Die Gesamtkosten für die Grundrente sollten unter zwei Milliarden
Euro bleiben. Darauf hatte nach dpa-Informationen die Union gepocht.
Der SPD war wichtig, dass möglichst viele Menschen erreicht werden,
zuletzt sollten es noch etwa 1,5 Millionen sein. Mit der Grundrente
sollen Menschen, die trotz langer Beitragszeit nur sehr wenig Rente
bekommen, einen Zuschlag erhalten.

Voraussetzung für die Grundrente sollte laut Koalitionsvertrag eine
Bedürftigkeitsprüfung entsprechend der Grundsicherung sein. Die Union
wollte die im Koalitionsvertrag vereinbarte Prüfung der tatsächlichen
Bedürftigkeit gewährleistet sehen. Die SPD lehnte eine solche Prüfung

dann aber ab.
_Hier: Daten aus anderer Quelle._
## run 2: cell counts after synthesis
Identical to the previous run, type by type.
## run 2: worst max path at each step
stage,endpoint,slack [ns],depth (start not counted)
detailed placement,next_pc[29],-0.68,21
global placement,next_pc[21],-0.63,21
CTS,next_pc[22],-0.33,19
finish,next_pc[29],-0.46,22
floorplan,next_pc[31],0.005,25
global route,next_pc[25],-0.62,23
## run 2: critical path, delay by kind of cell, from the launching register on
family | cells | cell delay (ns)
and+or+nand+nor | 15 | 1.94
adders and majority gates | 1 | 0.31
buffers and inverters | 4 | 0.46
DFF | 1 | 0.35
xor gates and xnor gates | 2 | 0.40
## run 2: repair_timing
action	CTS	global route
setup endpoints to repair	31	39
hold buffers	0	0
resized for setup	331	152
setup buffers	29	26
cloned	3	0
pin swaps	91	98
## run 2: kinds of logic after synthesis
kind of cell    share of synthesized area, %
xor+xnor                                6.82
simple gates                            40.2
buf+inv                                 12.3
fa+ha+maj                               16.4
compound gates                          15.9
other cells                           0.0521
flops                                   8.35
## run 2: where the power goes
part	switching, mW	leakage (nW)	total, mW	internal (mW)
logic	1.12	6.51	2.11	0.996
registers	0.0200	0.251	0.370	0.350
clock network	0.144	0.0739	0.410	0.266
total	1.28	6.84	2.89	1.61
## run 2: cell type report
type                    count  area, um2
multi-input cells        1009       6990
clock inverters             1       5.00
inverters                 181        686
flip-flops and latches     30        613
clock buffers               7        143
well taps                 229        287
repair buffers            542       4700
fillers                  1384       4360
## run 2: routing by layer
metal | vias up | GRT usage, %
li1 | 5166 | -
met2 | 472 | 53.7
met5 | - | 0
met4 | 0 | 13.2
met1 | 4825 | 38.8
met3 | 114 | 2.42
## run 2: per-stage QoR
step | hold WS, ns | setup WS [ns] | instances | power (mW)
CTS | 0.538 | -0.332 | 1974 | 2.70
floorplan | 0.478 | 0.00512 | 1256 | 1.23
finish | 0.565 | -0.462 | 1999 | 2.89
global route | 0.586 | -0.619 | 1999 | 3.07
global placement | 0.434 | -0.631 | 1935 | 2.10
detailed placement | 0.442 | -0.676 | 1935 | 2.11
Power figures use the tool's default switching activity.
[src/rtl/acc_imm_decode.sv]
module acc_imm_decode
  import acc_bank_pkg::*;
#(
  parameter int GP_N   = 16,
  parameter int ACC_N  = 4,
  parameter int DW     = 32,
  parameter int SLOT_W = 5
) (
  input  logic              valid,
  input  logic [INSN_W-1:0] word,
  output logic              hit,
  output logic [SLOT_W-1:0] slot,
  output fview_e            field,
  output logic [DW-1:0]     data
);

  localparam int SL_A = GP_N;
  localparam int SL_B = GP_N + 1;
  localparam int SL_C = GP_N + 2;
  localparam int SL_D = GP_N + 3;
  localparam int SL_P = GP_N + ACC_N;

  logic [OPC_W-1:0] opc;
  logic [1:0]       dsel;
  logic [IMM_W-1:0] val;

  assign opc  = word[INSN_W-1 -: OPC_W];
  assign dsel = word[IMM_W+1:IMM_W];
  assign val  = word[IMM_W-1:0];

  function automatic logic [DW-1:0] widen_signed(input logic [IMM_W-1:0] v);
    return {{(DW-IMM_W){v[IMM_W-1]}}, v};
  endfunction

  function automatic logic [DW-1:0] widen_zero(input logic [IMM_W-1:0] v);
    return {{(DW-IMM_W){1'b0}}, v};
  endfunction

  always_comb begin
    hit   = 1'b0;
    slot  = '0;
    field = F_WHOLE;
    data  = '0;
    if (valid && opc == OPC_INT24) begin
      hit  = 1'b1;
      data = widen_signed(val);
      unique case (dsel)
        2'd0: slot = SLOT_W'(SL_P);
        2'd1: slot = SLOT_W'(SL_A);
        2'd2: slot = SLOT_W'(SL_B);
        default: slot = SLOT_W'(SL_D);
      endcase
    end else if (valid && opc == OPC_FLD) begin
      hit   = 1'b1;
      data  = widen_zero(val);  // exponent sits in bits 7:0 of view format
      slot  = dsel[1] ? SLOT_W'(SL_D) : SLOT_W'(SL_C);
      field = dsel[0] ? F_MANT : F_EXP;
    end
  end

endmodule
Dem Vernehmen nach soll vor allem die CDU bis zuletzt
Vorbehalte gehabt haben.

Der FDP-Arbeitsmarktexperte Johannes Vogel nannte die Verschiebung
des Koalitionsausschuss eine Bankrotterklärung für die Koalition.
«Union und SPD sollten sich endlich eingestehen, dass sie sich bei
dieser wichtigen Frage in einem schlechten Modell völlig verrannt
hätten.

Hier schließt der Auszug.